We were feeling too sad, broken-hearted, and co-dependent to sleep by ourselves in our own apartments, so we both went to James’s, where he loaned me a pair of pajamas and a clean toothbrush. After we took showers, James pulled down his Murphy bed and made up a comfy foam pad for me on the floor. We slept all day, a whole eight-hour stretch, then woke up feeling groggy and seasick and took the bus back to Roxy Hearts to eat a big breakfast and drink as much coffee as we could before our shift.

At the end of that summer, in late August of 1987, the heretofore elusive boy I was in love with (who had just graduated, and who no doubt saw me as the perfect means to postpone having to figure out what to do with his life) and I bought a VW hatchback and put all our things in it and moved to Iowa City together.

James stayed on in Portland for a while, cooking at Roxy Hearts. He was still there when Keith and Joey died.

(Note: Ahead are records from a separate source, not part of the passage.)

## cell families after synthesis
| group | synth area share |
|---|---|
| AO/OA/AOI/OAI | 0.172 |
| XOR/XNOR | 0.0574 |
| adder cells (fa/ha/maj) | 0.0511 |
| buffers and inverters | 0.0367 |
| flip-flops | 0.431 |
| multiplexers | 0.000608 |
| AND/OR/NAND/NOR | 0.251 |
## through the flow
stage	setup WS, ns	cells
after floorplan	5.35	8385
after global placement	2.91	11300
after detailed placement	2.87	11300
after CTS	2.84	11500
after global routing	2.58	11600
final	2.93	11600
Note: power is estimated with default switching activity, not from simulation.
`config.mk`:
```
export PLATFORM = sky130hd
export DESIGN_NAME = bch_wrapper_ecc_reader
export DESIGN_NICKNAME = d
export VERILOG_FILES = /design/src/rtl/bch_wrapper_ecc_reader.sv
export SDC_FILE = /design/constraint.sdc
export NUM_CORES = 1
export LEC_CHECK = 0
export ABC_CLOCK_PERIOD_IN_PS = 5900
export CAP_MARGIN = 20
export CORE_ASPECT_RATIO = 1.25
export CORE_MARGIN = 2
export CORE_UTILIZATION = 50
export CTS_BUF_LIST = sky130_fd_sc_hd__clkbuf_8
export DETAILED_ROUTE_END_ITERATION = 8
export PLACE_DENSITY = 0.72
export SYNTH_ARGS = -nofsm -noshare
export SYNTH_HDL_FRONTEND = slang
export SYNTH_SLANG_ARGS = --single-unit
```
`constraint.sdc`:
```
create_clock -name I_clk -period 5.9 [get_ports I_clk]
set_clock_uncertainty 0.15 [all_clocks]
set_input_delay 0.59 -clock I_clk [delete_from_list [all_inputs] [get_ports I_clk]]
set_output_delay 0.59 -clock I_clk [all_outputs]
set_load 0.005 [all_outputs]
```
`src/rtl/bch_wrapper_ecc_reader.sv`:
```
// bch_wrapper_ecc_reader
// Fetches the stored BCH ECC words from external memory, reassembles the ECC
// vector and streams data bits then ECC bits (MSB first) to the decoder input.
// Optional feature macro: BCH_WRAPPER_PAD_CHECK_EN adds O_fmt_err, which flags
// nonzero pad bits above the ECC field in the top memory word.
module bch_wrapper_ecc_reader #(
    parameter int C_DATA_BITS     = 16,
    parameter int C_ECC_BITS      = 20,
    parameter int C_BITS          = 1,
    parameter int C_I_MEMADDR     = 0,
    parameter int C_MEM_ADDR_SIZE = 10,
    parameter int C_MEM_DATA_SIZE = 8
) (
    input  logic                       I_clk,
    input  logic                       I_rst,
    input  logic                       I_en,
    input  logic [C_DATA_BITS-1:0]     I_data,
    input  logic                       I_start,
    output logic [C_MEM_ADDR_SIZE-1:0] O_mem_raddr,
    output logic                       O_ren,
    input  logic [C_MEM_DATA_SIZE-1:0] I_mem_rdata,
    output logic                       O_cw_valid,
    output logic [C_BITS-1:0]          O_cw_data,
    output logic                       O_cw_first,
    output logic                       O_cw_last,
    input  logic                       I_cw_ready,
    output logic                       O_busy,
    output logic                       O_ready
`ifdef BCH_WRAPPER_PAD_CHECK_EN
    ,
    output logic                       O_fmt_err
`endif
);

    localparam int LP_MEM_WORDS = C_ECC_BITS / C_MEM_DATA_SIZE + 1;
    localparam int LP_BUF_BITS  = LP_MEM_WORDS * C_MEM_DATA_SIZE;
    localparam int LP_CW_BITS   = C_DATA_BITS + C_ECC_BITS;
    localparam int LP_BEATS     = LP_CW_BITS / C_BITS;
    localparam int LP_CNT_W     = $clog2(LP_MEM_WORDS + 1);
    localparam int LP_BEAT_W    = $clog2(LP_BEATS + 1);
    localparam logic [C_MEM_ADDR_SIZE-1:0] LP_BASE = C_MEM_ADDR_SIZE'(C_I_MEMADDR);

    typedef enum logic [1:0] {
        ST_IDLE   = 2'd0,
        ST_FETCH  = 2'd1,
        ST_STREAM = 2'd2,
        ST_DONE   = 2'd3
    } state_t;

    state_t                  state_r;
    logic                    start_d_r;
    logic [C_DATA_BITS-1:0]  data_r;
    logic [LP_BUF_BITS-1:0]  ecc_buf_r;
    logic [LP_CNT_W-1:0]     fetch_cnt_r;
    logic [LP_BEAT_W-1:0]    beat_cnt_r;
    logic [LP_CW_BITS-1:0]   shreg_r;
    logic                    start_edge_s;
    logic [LP_BUF_BITS-1:0]  ecc_full_s;

`ifdef BCH_WRAPPER_PAD_CHECK_EN
    localparam logic [LP_BUF_BITS-1:0] LP_PAD_MASK =
        ~((LP_BUF_BITS'(1) << C_ECC_BITS) - LP_BUF_BITS'(1));

    // Any set bit above the ECC field marks a malformed stored word.
    function automatic logic pad_nonzero(input logic [LP_BUF_BITS-1:0] buf_v);
        pad_nonzero = |(buf_v & LP_PAD_MASK);
    endfunction
`else
    logic unused_pad_s;
    assign unused_pad_s = ^ecc_full_s[LP_BUF_BITS-1:C_ECC_BITS];
`endif

    assign start_edge_s = I_start & ~start_d_r;
    assign O_cw_data    = shreg_r[LP_CW_BITS-1 -: C_BITS];

    // Full ECC vector as it will look once the top word arriving now is captured.
    always_comb begin
        ecc_full_s = ecc_buf_r;
        ecc_full_s[(LP_MEM_WORDS-1)*C_MEM_DATA_SIZE +: C_MEM_DATA_SIZE] = I_mem_rdata;
    end

    // Control FSM with registered memory, stream and status outputs.
    always_ff @(posedge I_clk or posedge I_rst) begin
        if (I_rst) begin
            state_r     <= ST_IDLE;
            start_d_r   <= 1'b0;
            data_r      <= '0;
            ecc_buf_r   <= '0;
            fetch_cnt_r <= '0;
            beat_cnt_r  <= '0;
            shreg_r     <= '0;
            O_mem_raddr <= LP_BASE;
            O_ren       <= 1'b0;
            O_cw_valid  <= 1'b0;
            O_cw_first  <= 1'b0;
            O_cw_last   <= 1'b0;
            O_busy      <= 1'b0;
            O_ready     <= 1'b0;
`ifdef BCH_WRAPPER_PAD_CHECK_EN
            O_fmt_err   <= 1'b0;
`endif
        end else begin
            // Tracks I_start even when disabled so a held start never re-fires.
            start_d_r <= I_start;
            if (!I_en) begin
                state_r     <= ST_IDLE;
                data_r      <= '0;
                ecc_buf_r   <= '0;
                fetch_cnt_r <= '0;
                beat_cnt_r  <= '0;
                shreg_r     <= '0;
                O_mem_raddr <= LP_BASE;
                O_ren       <= 1'b0;
                O_cw_valid  <= 1'b0;
                O_cw_first  <= 1'b0;
                O_cw_last   <= 1'b0;
                O_busy      <= 1'b0;
                O_ready     <= 1'b0;
`ifdef BCH_WRAPPER_PAD_CHECK_EN
                O_fmt_err   <= 1'b0;
`endif
            end else begin
                O_ready <= 1'b0;
                case (state_r)
                    ST_IDLE: begin
                        if (start_edge_s) begin
                            data_r      <= I_data;
                            ecc_buf_r   <= '0;
                            fetch_cnt_r <= '0;
                            O_busy      <= 1'b1;
                            O_ren       <= 1'b1;
                            O_mem_raddr <= LP_BASE;
`ifdef BCH_WRAPPER_PAD_CHECK_EN
                            O_fmt_err   <= 1'b0;
`endif
                            state_r     <= ST_FETCH;
                        end
                    end
                    ST_FETCH: begin
                        // Word k returns while fetch_cnt_r == k+1.
                        for (int k = 0; k < LP_MEM_WORDS; k++) begin
                            if (fetch_cnt_r == LP_CNT_W'(k + 1)) begin
                                ecc_buf_r[k*C_MEM_DATA_SIZE +: C_MEM_DATA_SIZE] <= I_mem_rdata;
                            end
                        end
                        if (fetch_cnt_r == LP_CNT_W'(LP_MEM_WORDS)) begin
                            shreg_r     <= {data_r, ecc_full_s[C_ECC_BITS-1:0]};
                            beat_cnt_r  <= '0;
                            fetch_cnt_r <= '0;
                            O_cw_valid  <= 1'b1;
                            O_cw_first  <= 1'b1;
                            O_cw_last   <= (LP_BEATS == 1);
`ifdef BCH_WRAPPER_PAD_CHECK_EN
                            if (pad_nonzero(ecc_full_s)) begin
                                O_fmt_err <= 1'b1;
                            end
`endif
                            state_r     <= ST_STREAM;
                        end else begin
                            fetch_cnt_r <= fetch_cnt_r + LP_CNT_W'(1);
                            if (fetch_cnt_r < LP_CNT_W'(LP_MEM_WORDS - 1)) begin
                                O_ren       <= 1'b1;
                                O_mem_raddr <= O_mem_raddr + C_MEM_ADDR_SIZE'(1);
                            end else begin
                                O_ren <= 1'b0;
                            end
                        end
                    end
                    ST_STREAM: begin
                        if (O_cw_valid && I_cw_ready) begin
                            if (O_cw_last) begin
                                O_cw_valid <= 1'b0;
                                O_cw_first <= 1'b0;
                                O_cw_last  <= 1'b0;
                                shreg_r    <= '0;
                                beat_cnt_r <= '0;
                                O_ready    <= 1'b1;
                                O_busy     <= 1'b0;
                                state_r    <= ST_DONE;
                            end else begin
                                shreg_r    <= {shreg_r[LP_CW_BITS-C_BITS-1:0], {C_BITS{1'b0}}};
                                beat_cnt_r <= beat_cnt_r + LP_BEAT_W'(1);
                                O_cw_first <= 1'b0;
                                O_cw_last  <= (beat_cnt_r == LP_BEAT_W'(LP_BEATS - 2));
                            end
                        end
                    end
                    ST_DONE: begin
                        state_r <= ST_IDLE;
                    end
                    default: begin
                        state_r <= ST_IDLE;
                    end
                endcase
            end
        end
    end

endmodule

```
==> metrics.md <==
| Metric | Value |
|---|---|
| Reg2Reg Launch Point | state_r[1]$_DFFE_PP0P_ |
| Via density | 5.66 |
| Cts hold-fix bufs | 0 |
| Syn_area_per_cell | 10.1 sq um |
| Rows | 38 |
| Final net count | 512 |
| Gate power share | 28.9% |
| Synth Warn # | 0 |
| RSZ-0062 raised after global routing | no |
| Total GRT Usage | 20.9% |
| Post-CTS Resized | 0 |
| Fin crit period | 2.72 ns |
| Buf/Inv on CP | 2 |
| Run status | finished clean |
| CTS Buffer Depth | 2 |
| Cell family with most CP delay | simple AND/OR/NAND/NOR gates |
| Rel. slew slack | 38.8% |
| GR Overflow Total | 0 |
| Cells after synthesis | 441 |
| CP Launch Point | state_r[1]$_DFFE_PP0P_ |
| Ant. Diodes | 0 |
| Reg clk slew, reported paths | 0.08 ns |
| Min-delay src | shreg_r[0]$_DFFE_PP0P_ |
| Fmax | 0.368 GHz |
| FFs w/ async S/R, synth | 100% |
| Synth Flop Type | dfrtp_1 |
| Die Wd | 88.4 microns |
| Gpl congestion | 0.802 |
| Crit path max fanout | 49 |
| Critical Path AT | 2.86 ns |
| Crit path kind | register to register |
| Chip Height | 110 microns |
| Antenna-violating nets left | 0 |
| Max-Cap Viols | 0 |
| Top-level I/O count | 46 |
| Sequential power share | 48.8% |
| Clk Tree Root Cell | clkbuf_8 |
| TritonCTS buffer count | 9 |
| Clock Latency Late Sink | 0.36 ns |
| Sw frac | 33.2% |
| Antenna violations before repair | 0 |
| EDFF count, synth | 0 |
| CP startpoint kind | register |
| Fin crit share | 46.1% |
| NetSw | 567 uW |
| Slowest stage delay, CP | 0.56 ns |
| Syn Nets | 479 |
| Final Hold Vio Count | 0 |
| Drt first pass iters | 4 |
| Int Pwr | 1.14 mW |
| Worst-margin pin slew | 0.918 ns |
| Core ar. | 0.00865 sq mm |
| Flop2flop setup slack | 3.18 ns |
| DP HPWL | 5840 microns |
| Critical-path cell list | inv_1 -> ha_1 -> mux2i_1 -> o21a_1 -> buf_4 -> or4_1 -> a21oi_1 |
| Count of buffers from port buffering | 45 |
| Die area | 0.00969 sq mm |
| Synth area leader | dfrtp_1 |
| Area contributors post-synth | dfrtp_1, a221oi_1, nor2_1, nand2_1, mux2_2 |
| Worst hold path type | register to register |
| Yosys cell types | 41 |
| Largest net degree at the start of global routing | 74 |
| Hold_ws | 0.324 ns |
| Worst VDD drop | 0.217 mV |
| DRC | 0 |
| DRC marker count from the first detailed-route iteration | 226 |
| Max stage delay cell, worst path | or4_1 |
| # Post-CTS Setup Buffers | 0 |
| Filler instances | 764 |
| Worst Path Required | 6.04 ns |
| Share of total power in the clock network | 22.3% |
| CTS sink count | 95 |
| First-pass GRT wire length | 15600 microns |
| Vias post-DR | 3382 |
| Drt wl/cell | 15.6 microns |
| Synth Register Bits | 95 |
| DRT Wirelength | 9330 microns |
| CTS tree | done |
| Post-synthesis sequential area ratio | 53.3% |
| Sum of negative setup slack | 0 ns |
| Endpoints failing setup | 0 |
| Leak | 2.28 nW |
| H-Tree Depth | 3 |
| Share of cells above drive strength 1 | 9.64% |
| Top-area cell type share of the netlist area | 53.3% |
| Max-slew violations | 0 |
| Synth Cell Area | 0.00446 sq mm |
| Starting Density | 51.5% |
| Pwr dens | 332 mW/mm^2 |
| Vias in the first global route | 3248 |
| Area delta synth->final | 15.4% |
| Setup crit end kind | register |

Meanwhile, I started my first year at the Writers’ Workshop. My boyfriend lasted until winter, and then he got fed up with me, his crappy job, the weather, and the town. He dumped me, moved back to Palo Alto, got a great job renovating someone’s house, and stole his best friend’s blonde, nineteen-year-old girlfriend. Devastated, in need of immediate distraction, I moved on to the next self-annihilating heartbreak.

 

Roxy Hearts Cajun omelet

Crack 3 eggs into a bowl with a dollop of cream and beat till frothy. In an omelet pan, melt a wad of butter and throw in a handful each of minced onion, red Bell pepper, and celery — sauté till soft. Sprinkle well with the Cajun seasoning you mixed earlier and threw into a shaker – paprika, dried powdered garlic, oregano, cayenne, salt, and pepper. Toss in a handful of chopped cooked shrimp and another of chopped Andouille sausage and stir and let sit on the flame another minute. Pour the beaten eggs into the pan. When they’re almost set, throw a handful of grated cheddar on top and run under a salamander to finish until brown and puffy. Plate with a spatula scoop of home fries, a sprig of parsley, and 2 pieces of buttered sourdough toast.